第五節 原初過程和繼發過程——壓抑

為了要深入地了解有關夢的過程心理學,我給自己製定了一項困難的任務,它幾乎是我的講解能力所難以勝任的。對於這個複雜整體中實際上同時發生的各個元素,我隻能逐個地加以描述。在提出每一點時,我必須避免表現出預測它所根據的理由,這方麵的困難實在已超出了我所能控製的力量。我在解說夢的心理學時,我沒有能夠按照我的觀點的發展史,所有這一切我現在必須予以補述。雖然我對夢的問題的研究途徑是我以前對神經症心理的研究所決定的,但我並不想把後者作為當前工作的參考。然而事實上我又常常不得不這樣做,不過我采取了相反的方向,即利用夢作為研究處理神經症心理學的方法。我知道這樣做將會帶給我的讀者們不少困難,但我卻無法避免。

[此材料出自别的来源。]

File: src/sal_pkg.sv
package sal_pkg;

  localparam int unsigned VALUE_W = 64;

  typedef logic signed [VALUE_W-1:0] value_t;

  typedef enum logic {
    ST_LOAD,
    ST_EMIT
  } state_t;

  typedef struct packed {
    logic ins;
    logic pop;
  } cell_ctrl_t;

endpackage

File: src/sal_cell.sv
module sal_cell (
  input  logic                clk,
  input  logic                rst_n,
  input  sal_pkg::cell_ctrl_t ctrl,
  input  sal_pkg::value_t     ins_value,
  input  sal_pkg::value_t     prev_value,
  input  logic                prev_valid,
  input  logic                prev_lt,
  input  sal_pkg::value_t     next_value,
  input  logic                next_valid,
  output sal_pkg::value_t     value,
  output logic                valid,
  output logic                lt
);

  sal_pkg::value_t value_r;
  sal_pkg::value_t value_nxt;
  logic            valid_r;
  logic            valid_nxt;

  assign lt    = valid_r && (ins_value < value_r);
  assign value = value_r;
  assign valid = valid_r;

  // On insertion, cells holding larger values move up one place and the
  // new value lands in the first cell that is larger or empty.
  always_comb begin
    value_nxt = value_r;
    valid_nxt = valid_r;
    priority if (ctrl.pop) begin
      value_nxt = next_value;
      valid_nxt = next_valid;
    end else if (ctrl.ins) begin
      priority if (prev_lt) begin
        value_nxt = prev_value;
        valid_nxt = 1'b1;
      end else if (lt || (!valid_r && prev_valid)) begin
        value_nxt = ins_value;
        valid_nxt = 1'b1;
      end else begin
        value_nxt = value_r;
        valid_nxt = valid_r;
      end
    end else begin
      value_nxt = value_r;
      valid_nxt = valid_r;
    end
  end

  always_ff @(posedge clk) begin
    value_r <= value_nxt;
  end

  always_ff @(posedge clk) begin
    if (!rst_n) begin
      valid_r <= 1'b0;
    end else begin
      valid_r <= valid_nxt;
    end
  end

endmodule

File: config.mk
export PLATFORM = sky130hd
export DESIGN_NAME = sal_cell
export DESIGN_NICKNAME = d
export VERILOG_FILES = /design/src/sal_pkg.sv /design/src/sal_cell.sv
export SDC_FILE = /design/constraint.sdc
export NUM_CORES = 1
export LEC_CHECK = 0
export BUFFER_PORTS_ARGS = -buffer_cell sky130_fd_sc_hd__buf_2
export CORE_MARGIN = 2
export CORE_UTILIZATION = 30
export CTS_CLUSTER_DIAMETER = 60
export DETAILED_ROUTE_END_ITERATION = 8
export PLACE_DENSITY_LB_ADDON = 0.05
export SYNTH_ARGS = -nofsm -noshare
export SYNTH_HDL_FRONTEND = slang
export SYNTH_SLANG_ARGS = --single-unit
File: constraint.sdc
create_clock -name clk -period 4.1 [get_ports clk]
set_input_delay 0.615 -clock clk [delete_from_list [all_inputs] [get_ports clk]]
set_output_delay 0.615 -clock clk [all_outputs]
set_load 0.005 [all_outputs]
* Word-level counts from Yosys, hierarchy flattened *
Cells that the tools add are included.
Widths: inputs -> output; s select.

cells by class
  add/sub/neg operators = 0
  multiply operators = 0
  divide/modulo/power cells = 0
  magnitude comparators = 1
  eq/ne operators = 0
  shift-type cells = 0
  muxes and demuxes = 8
  bitwise operators = 0
  reduce and logical (&&, ||, !) cells = 7

operators by type and width
  cell               count
  $mux 64            4
  $lt 64x64->1       1
  $mux 1             4
  $reduce_bool 3->1  1
  $logic_and 1x1->1  2
  $reduce_and 2->1   1
  $reduce_bool 2->1  1
  $logic_not 1->1    1
  $logic_or 1x1->1   1

word-level totals
  flip-flop bits (word level) = 65
  bits in latches = 0
  bits in writable memories = 0
  bits in read-only memories = 0
  input bits = 199
  output and inout bits = 66
  word-level logic and storage cells = 18
  memories kept = 0

* Logic depth before layout (Yosys ltp) *
Gate-level depths: netlist (run 1).

  depth after elaboration = 7
  mapped depth = 10
  gate-level depth less buffers = 10

* Least setup slack after synthesis (run 1) *
Ideal clock, no wire load.

  path kind = input port to flip-flop
  from = input port ins_value[47]
  to = register value_r[0], in the netlist value[0], enable pin
  library setup time = 0.444 ns
  arrival time = 3.947 ns
  data required time = 3.656 ns
  path slack = -0.291 ns
  stages on the path = 9
  buffers on the path = 0
  path through = ha_1 -> nand4_1 -> nor4_1 -> nand4_1 -> o21ai_1 -> a31oi_1 -> nand2_1 -> mux2_4 -> a21oi_2

between the ends
  cells in the longest elaborated chain, start to end = 5

RTL lines
  item                         RTL line        source
  start, declared              sal_cell.sv:5   input sal_pkg::value_t ins_value,
  $lt 64x64->1                 sal_cell.sv:21  assign lt = valid_r && (ins_value < value_r);
  $logic_and 1x1->1            sal_cell.sv:21
  $logic_or 1x1->1             sal_cell.sv:37  end else if (lt || (!valid_r && prev_valid)) begin
  $reduce_bool 3->1 (no line)  --
  $reduce_and 2->1 (no line)   --
  end signal, assigned         sal_cell.sv:51  value_r <= value_nxt;
  end, declared                sal_cell.sv:16  sal_pkg::value_t value_r;

Every way passes these cells.
A chain may end at the register's enable or synchronous reset.

* Worst setup path after layout (run 1) *
  from = register value_r[35], in the netlist value[35]
  to = output port lt

between the ends
  cells in the longest elaborated chain, start to end = 2

RTL lines
  item               RTL line        source
  $lt 64x64->1       sal_cell.sv:21
  $logic_and 1x1->1  sal_cell.sv:21
  end, declared      sal_cell.sv:13  output logic lt

Every way passes these cells.

==> impl_metrics.toml, run 1 <==
[route]
wl_per_cell_um = 14.8
wirelength_um = 14700
num_vias = 4572
vias_per_cell = 4.59
drcViolationCount = 0
drtAntennaViolNets = 0
drtIter0Drc = 210
drtPass1Iterations = 4

[floorplanning]
num_io_pins = 265
die_area_um2 = 17400
fp-row-count = 46
die_h_um = 132
start_util_pct = 30.9
die_w_um = 132
core_area_um2 = 15900

[global_route]
grt_pass1_vias = 4714
grt_pass1_wl_um = 23100
antenna_found_initial = 0
grt-ovfl-total = 0
grt_usage_pct = 16.8
grt_start_max_net_pins = 69

[worst_setup_path]
critPathLaunchType = "flip-flop"
ff2ff_setup_slack_ps = 940
end_kind = "output port"
crit_type = "flip-flop to output port"
crit_required_ps = 3480
crit_fanout = 3
reg2reg_depth = 11
critPathArrivalTime_ps = 2870

[synthesis]
synthArstFlopShare_pct = 0
avgSynthCellArea_um2 = 9.48
synth_area_leaders = "edfxtp_1, ha_1, mux2i_1, o21ai_0, nand2_1"
syn_inst = 519
synth_cell_types = 39
synth_top_area_share_pct = 39.1
synthesis.nets = 781
synth_most_common_cell = "nand2_1"
ys.flop_type = "edfxtp_1"
ys_seq_elements = 65
synth_commonest_cells = "nand2_1, o21ai_0, inv_1"
yosys_warnings = 0
ys_seq_area_share_pct = 39.5
synth_edf_count = 64
syn_area_um2 = 4920
synth_top_area_cell = "edfxtp_1"

[power]
p_per_area_nw_per_um2 = 324
ir_drop_v = 0.000174
p_leak_nw = 3.48
report.power.total_w = 0.00219

[timing]
final-max-slew-violation-count = 0
worst_pin_slew_ps = 635
rsz0062_at_grt = "false"
fin_worst_skew_ps = 7.77
max_slew_margin_pct = 57.3
hold_ws_ps = 553
min_period_ps = 3480
final-hold-violation-count = 0
finalSetupTns_ps = 0
period_share_pct = 84.9
fmaxAchievable_mhz = 287
finalSetupViolCount = 0

[run]
drv_cap = 0

[cells_and_area]
n_antenna_cell = 0
fin_util_pct = 42.4
final_nets = 1037
area_growth_pct = 37.3
design_area_um2 = 6760
drive_gt1_share_pct = 36.8

[clocking]
cts_sinks = 65
insertion_delay_ps = 340
cts_resized = 0
post_cts_buffers = 0
numCtsBuffers = 9
cts_root_buffer = "clkbuf_16"
cts_hold_buf = 0
clk_pin_slew_ps = 60
cts_tree = "done"
clk_path_buf_depth = 2
htreeDepth = 3

[placement]
io_buffers = 264
dpl_cell_area_um2 = 6470
place_congestion = 0.806
place_hpwl_um = 11700

[hold_path]
holdPathStages = 3
worstHoldPathType = "input pin to flip-flop"

[outcome]
status = "complete, no violations"
## layout by cell type, fill, tap and decap left out, drive strengths merged, types with 3 or more instances in the layout
| cell | count |
|---|---|
| ha | 63 |
| clkbuf | 9 |
| nand2 | 81 |
| o21ai | 80 |
| a221oi | 3 |
| mux2i | 64 |
| clkinv | 4 |
| a21o | 3 |
| nor2 | 7 |
| nand4 | 11 |
| buf | 267 |
| nand3 | 4 |
| edfxtp | 64 |
| inv | 66 |
| nor3 | 4 |
| a21oi | 24 |
## worst max-delay path, cell delays in order, from the launching register on
cell and delay (ps):
edfxtp_1 370, inv_1 60, ha_1 320, nand4_1 140
nor4_1 620, nand4_1 160, o21ai_1 160, a31oi_1 60
nand2_1 100, mux2_4 330, nor2b_2 100, buf_2 130
## registers in the layout (all words and copies together) (netlist names)
| signal | cells |
|---|---|
| value | 64 |
| valid | 1 |
## per-layer routing
metal | vias to the layer above | GRT usage (%) | wire, um
met5 | - | 0 | 0
met4 | 0 | 3.56 | 118
met3 | 8 | 4.92 | 976
met2 | 149 | 30.0 | 7240
met1 | 2054 | 20.0 | 6360
li1 | 2361 | - | -
## through the flow
| step | setup WS, ps | std cells |
|---|---|---|
| floorplan | 486 | 519 |
| global placement | 619 | 980 |
| detailed placement | 579 | 980 |
| CTS | 566 | 996 |
| global route | 331 | 996 |
| finish | 620 | 996 |
## layout make-up
cell class              count  area (um^2)
flip-flops and latches     65         1940
multi-input cells         366         2650
clock inverters             7         61.3
repair buffers            267         1360
clock buffers               9          225
well taps                 216          270
inverters                  66          248
fillers                  1686         9190
## worst paths after layout
path                   from        end
max               value[35]         lt
min          next_value[27]  value[27]
max reg2reg       value[35]  value[28]
min reg2reg           valid      valid
## report_power, final
part / switching, W / leakage (nW) / internal, W / total (W)
Clock: 0.000289 / 0.134 / 0.000463 / 0.000752
Combinational: 0.000305 / 2.69 / 0.000272 / 0.000577
Sequential: 0.0000372 / 0.662 / 0.000825 / 0.000863
## logic make-up (layout without fill, tap and decap cells)
family / after synthesis / after routing / synth area share [%]
AO/OA/AOI/OAI: 121 / 121 / 13.7
adder cells (fa/ha/maj): 63 / 63 / 16.0
buffers and inverters: 88 / 349 / 6.84
flip-flops: 65 / 65 / 39.5
multiplexers: 65 / 65 / 13.3
AND/OR/NAND/NOR: 117 / 117 / 10.6
No activity file was read; power rests on OpenSTA's default activity.
==> run 2: changes to the inputs <==
- clock period: 4.1 -> 3.3 ns (I/O delays scaled with it)
==> run 2 against run 1 <==
Effect of this change:
- setup slack worse by 460 ps
- count of clock-buffer cells in the layout up 5
- total power up 25%
- sequential cell count unchanged
- hold slack worse by 110 ps
- critical path type unchanged
- largest cell class unchanged
- highest routed layer unchanged
==> impl_metrics.toml, run 2 (same netlist as run 1, synthesis figures left out) <==
[hold_path]
worst_hold_path.endpoint = "valid"
hp-start = "ctrl[1]"
worstHoldPathType = "input pin to flip-flop"
holdPathStages = 3

[route]
wl_per_cell_um = 14.7
drtPass1Iterations = 4
drcViolationCount = 0
wirelength_um = 14700
drtIter0Drc = 128
vias_per_cell = 4.56
drtAntennaViolNets = 0
num_vias = 4552

[worst_setup_path]
crit_fanout = 3
critPathArrivalTime_ps = 2650
reg2reg_depth = 11
critPathTopFamily = "simple AND/OR/NAND/NOR gates"
end_kind = "output port"
cpMaxStageDelayCell = "edfxtp_1"
crit_required_ps = 2800
worstReg2RegStart = "value[55]"
critPathLaunchType = "flip-flop"
critical_path.max_stage_delay_ps = 350
ff2ff_setup_slack_ps = 420
cpMostUsedCell = "nand4_1"
crit_buf_inv = 2
r2r-end = "value[35]"
path_cells = "inv_1, ha_1, nand4_1, nor3_2, nand4_1, o21ai_1, a31oi_1, nand2_1, mux2_4, nor2b_2, buf_2"
crit_type = "flip-flop to output port"

[clocking]
cts_sinks = 65
cts_tree = "done"
htreeDepth = 3
cts_hold_buf = 0
clk_path_buf_depth = 2
numCtsBuffers = 9
cts_root_buffer = "clkbuf_16"
clk_pin_slew_ps = 50
post_cts_buffers = 0
insertion_delay_ps = 330

[cells_and_area]
register_area_um2 = 1940
fillerInstances = 1634
largest_register_ff_count = 64
fin_util_pct = 44.0
design_area_um2 = 7020
area_growth_pct = 42.8
final_nets = 1039
multi_input_area_um2 = 2860
instances_no_fill = 999
mostFrequentLayoutCell = "buf_2"
drive_gt1_share_pct = 39.4
final_cell_mix = "buf_2, nand2_1, o21ai_0"

[global_route]
grt_pass1_vias = 4609
grt_pass1_wl_um = 23000
grt_start_max_net_pins = 119
grt-ovfl-total = 0
grt_usage_pct = 16.6
antenna_found_initial = 1

[placement]
place_congestion = 0.824
place_hpwl_um = 12200
dpl_cell_area_um2 = 6710
io_buffers = 264
placedCellCount = 982

[power]
ir_drop_v = 0.000228
p_per_area_nw_per_um2 = 391
p_leak_nw = 3.54

[timing]
fin_worst_skew_ps = 4.87
period_share_pct = 95.3
min_period_ps = 3150
worst_pin_slew_ps = 477
fmaxAchievable_mhz = 318
rsz0062_at_grt = "false"
max_slew_margin_pct = 68.2
final-hold-violation-count = 0
finalSetupViolCount = 0
final-max-slew-violation-count = 0

[floorplanning]
num_io_pins = 265
die_w_um = 132
die_h_um = 132
die_area_um2 = 17400
core_area_um2 = 15900
fp-row-count = 46
start_util_pct = 30.9

[outcome]
status = "complete, no violations"

[run]
drv_cap = 0
==> run 2: cell types whose count changed in the layout (fill, tap and decap cells not counted), moves of 2 or more <==
cell,before,now
ha_1,63,50
ha_4,0,13
buf_12,1,4
clkbuf_8,0,3
clkinv_1,3,0
clkbuf_1,0,2
o21ai_0,76,74
o21ai_1,4,6
==> run 2: area by class of cell <==
class,instances,area share [%]
clock buffers,14,3.90
well taps,216,3.85
inverters,66,3.53
flip-flops and latches,65,27.7
clock inverters,2,0.178
diodes,1,0.0356
multi-input cells,366,40.7
repair buffers,269,20.1
==> run 2: repair_timing <==
action | CTS | global route
endpoints found under the setup margin | 0 | 1
resized for setup | 0 | 3
hold endpoints to repair | 0 | 0
==> run 2: tightest hold or removal path, cell delays in order <==
cell,delay [ps]
buf_2,100
o21ai_0,60
a21oi_1,60
==> run 2: through the flow <==
step / TNS (ps) / total power, W / setup WS, ps / hold WS [ps]
floorplan: -4250 / 0.00150 / -66.4 / 524
global placement: 0 / 0.00186 / 167 / 541
detailed placement: 0 / 0.00187 / 184 / 547
CTS: 0 / 0.00280 / 92.3 / 434
global route: 0 / 0.00293 / 0.969 / 458
finish: 0 / 0.00275 / 155 / 445
==> run 2: how the worst max path moves through the flow <==
stage	startpoint	endpoint	slack, ps	cells past startpoint
after floorplan	ins_value[35]	value[0]	-70	9
after global placement	ins_value[55]	value[38]	170	11
after CTS	value[38]	lt	90	11
after detailed placement	ins_value[55]	value[37]	180	11
after global routing	value[55]	lt	1	11
final	value[55]	lt	150	11
==> run 2: report_power, final <==
part	switching, W	internal (W)
Sequential	0.0000461	0.00103
Clock	0.000334	0.000569
Combinational	0.000404	0.000367
==> run 2: layer usage <==
metal  vias up  track usage, %  part of all wire (%)
li1       2371               -                     -
met4         0            5.43                   1.7
met2       152            28.7                    47
met5         -               0                     0
met1      2014            20.4                    44
met3        15            3.81                   6.7
==> run 3: changes to the inputs <==
- ABC_AREA: default -> 1
==> run 3 against run 2 <==
Effect of this change:
- synthesized cell count increased by 21%
- maximum frequency increased by 15%
- routed wire length up 8.2%
- hold slack improved by 38 ps
- synthesized area down 0.33%
- largest power group unchanged
==> impl_metrics.toml, run 3 <==
[route]
vias_per_cell = 4.58
num_vias = 5057
drtPass1Iterations = 4
drcViolationCount = 0
wl_met3_um = 1140
top_layer_used = "met4"
dr_wl_met2_um = 7940
wl_met1_um = 6670
wirelength_um = 15900
wl_per_cell_um = 14.4
drtIter0Drc = 167
drtAntennaViolNets = 0

[worst_setup_path]
path_cells = "inv_1, ha_1, a21oi_1, nor2_1, nor3_1, nand2_1, nand2_1, nand2_1, nand2_1, nand2_1, nand2_1, nand2_1, nand2_1, nand3_2, inv_1, buf_2"
cpMaxStageDelayCell = "edfxtp_1"
crit_type = "flip-flop to output port"
critical_path.max_stage_delay_ps = 380
cp.depth = 16
cpMostUsedCell = "nand2_1"
crit_fanout = 2
crit_required_ps = 2800
reg2reg_depth = 18
critPathTopFamily = "simple AND/OR/NAND/NOR gates"
end_kind = "output port"
critPathLaunchType = "flip-flop"
crit_buf_inv = 3
critPathArrivalTime_ps = 2230

[timing]
hold_ws_ps = 483
finalSetupTns_ps = 0
worst_pin_slew_ps = 749
finalSetupViolCount = 0
rsz0062_at_grt = "false"
final-hold-violation-count = 0
final-max-slew-violation-count = 0
fmaxAchievable_mhz = 367
fin_worst_skew_ps = 5.25
min_period_ps = 2720
max_slew_margin_pct = 50.0
period_share_pct = 82.5

[placement]
dpl_cell_area_um2 = 6480
place_hpwl_um = 12400
io_buffers = 264
place_congestion = 0.819
placedCellCount = 1089

[floorplanning]
core_area_um2 = 15900
die_h_um = 132
die_area_um2 = 17400
num_io_pins = 265
start_util_pct = 30.7
fp-row-count = 46
die_w_um = 132

[synthesis]
ys_seq_area_share_pct = 39.6
synthArstFlopShare_pct = 0
synth_top_area_cell = "edfxtp_1"
syn_inst = 628
synth_cell_types = 23
syn_area_um2 = 4900
synth_edf_count = 64
synth_area_leaders = "edfxtp_1, a21oi_1, ha_1, nand2_1, nor2_1"
ys_seq_elements = 65
synth_most_common_cell = "a21oi_1"
synth_commonest_cells = "a21oi_1, nand2_1, nor2_1"
ys.flop_type = "edfxtp_1"
synth_top_area_share_pct = 39.2
avgSynthCellArea_um2 = 7.81
yosys_warnings = 0
synthesis.nets = 890

[clocking]
clk_path_buf_depth = 2
cts_resized = 0
cts_tree = "done"
cts_hold_buf = 0
cts_root_buffer = "clkbuf_16"
htreeDepth = 3
clk_pin_slew_ps = 50
cts_sinks = 65
post_cts_buffers = 0
numCtsBuffers = 9
insertion_delay_ps = 330

[cells_and_area]
mostFrequentLayoutCell = "buf_2"
register_area_um2 = 1940
fillerInstances = 1672
drive_gt1_share_pct = 33.3
n_antenna_cell = 0
largest_register_ff_count = 64
final_cell_mix = "buf_2, a21oi_1, nand2_1"
final_nets = 1146
fin_util_pct = 42.4
instances_no_fill = 1105
design_area_um2 = 6760
multi_input_area_um2 = 2550
area_growth_pct = 37.9

[global_route]
grt_start_max_net_pins = 65
antenna_found_initial = 0
grt_usage_pct = 18.4
grt-ovfl-total = 0
grt_pass1_wl_um = 25600
grt_pass1_vias = 5247

[power]
ir_drop_v = 0.000290
p_per_area_nw_per_um2 = 398
p_leak_nw = 3.53

[run]
drv_cap = 0

[hold_path]
holdPathStages = 3
worstHoldPathType = "input pin to flip-flop"

[outcome]
status = "complete, no violations"
run 3: changes by cell type after synthesis, moves of 3 or more:
cell | before | now
inv_1 | 66 | 80
nand2_1 | 81 | 117
o21ai_0 | 76 | 10
a21oi_1 | 23 | 158
mux2i_1 | 64 | 0
buf_1 | 2 | 6
buf_2 | 5 | 0
nand4_1 | 11 | 4
nor2_1 | 7 | 83
o21ai_1 | 4 | 0
a21o_1 | 3 | 0
nand2_2 | 0 | 3
clkbuf_1 | 15 | 21
run 3: worst reg2reg max path, stage by stage, from the launching register on:
cell and delay, ps:
edfxtp_1 380, inv_1 80, ha_1 240, a21oi_1 180, nor2_1 60, nor3_1 150, nand2_1 100, nand2_1 70
nand2_1 50, nand2_1 60, nand2_1 50, nand2_1 90, nand2_1 60, nand2_1 70, nand3_2 80, nand2_2 70
nand2_2 70, clkinvlp_4 120, buf_12 240
run 3: cell families (layout without fill, tap and decap cells):
kind of cell / count (synthesis) / in the layout / synth area share [%]
flops: 65 / 65 / 39.6
simple gates: 221 / 221 / 18.4
fa+ha+maj: 63 / 63 / 16.1
compound gates: 171 / 171 / 17.6
buf+inv: 108 / 369 / 8.27
run 3: worst paths after layout:
kind,start,endpoint,slack [ps]
hold / removal,rst_n,valid,480
hold reg to reg,valid,valid,510
setup / recovery,value[5],lt,580
setup reg to reg,value[5],value[49],760
run 3: per-stage QoR:
stage | total power, W | setup WS, ps
6_report | 0.00269 | 577
5_1_grt | 0.00288 | 395
4_1_cts | 0.00275 | 536
3_5_place_dp | 0.00181 | 548
3_3_place_gp | 0.00180 | 586
2_1_floorplan | 0.00146 | 244
run 3: layout make-up:
| type | count | share of cell area, % |
|---|---|---|
| timing repair buffer | 272 | 20.8 |
| multi-input combinational | 455 | 37.8 |
| sequential | 65 | 28.7 |
| clock inverter | 5 | 0.685 |
| tap | 216 | 4.00 |
| inverter | 81 | 4.55 |
| clock buffer | 11 | 3.44 |
run 3: power breakdown:
part / switching, W / internal (W) / leakage (nW)
Combinational: 0.000401 / 0.000316 / 2.75
Clock: 0.000339 / 0.000576 / 0.136
Sequential: 0.0000421 / 0.00102 / 0.642
Total: 0.000782 / 0.00191 / 3.53
run 3: routing by layer:
layer | global-route usage (%) | vias up
met4 | 3.93 | 0
met3 | 5.65 | 10
met2 | 33.9 | 182
li1 | - | 2629
met5 | 0 | -
met1 | 21.0 | 2236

由於我對事情的這種情況感到不滿意,我很高興暫時停下來先作別的考慮,這樣也許對我的努力有更大價值。我發現自己麵臨一個題目,就像在第一章所表明的那樣,各位權威對這個題目的意見有極大的分歧。我對夢的問題的處理已為大多數這類不同的意見留有餘地。我發現僅僅隻需要對它們中間的兩種觀點給予徹底的否定——一種觀點是,做夢是一種完全沒有意義的過程;另一種觀點則認為夢是屬於軀體的過程。除此以外,我都能在我複雜的論點中為所有互相矛盾的意見找到論證,並且表明它們都能闡明部分真理。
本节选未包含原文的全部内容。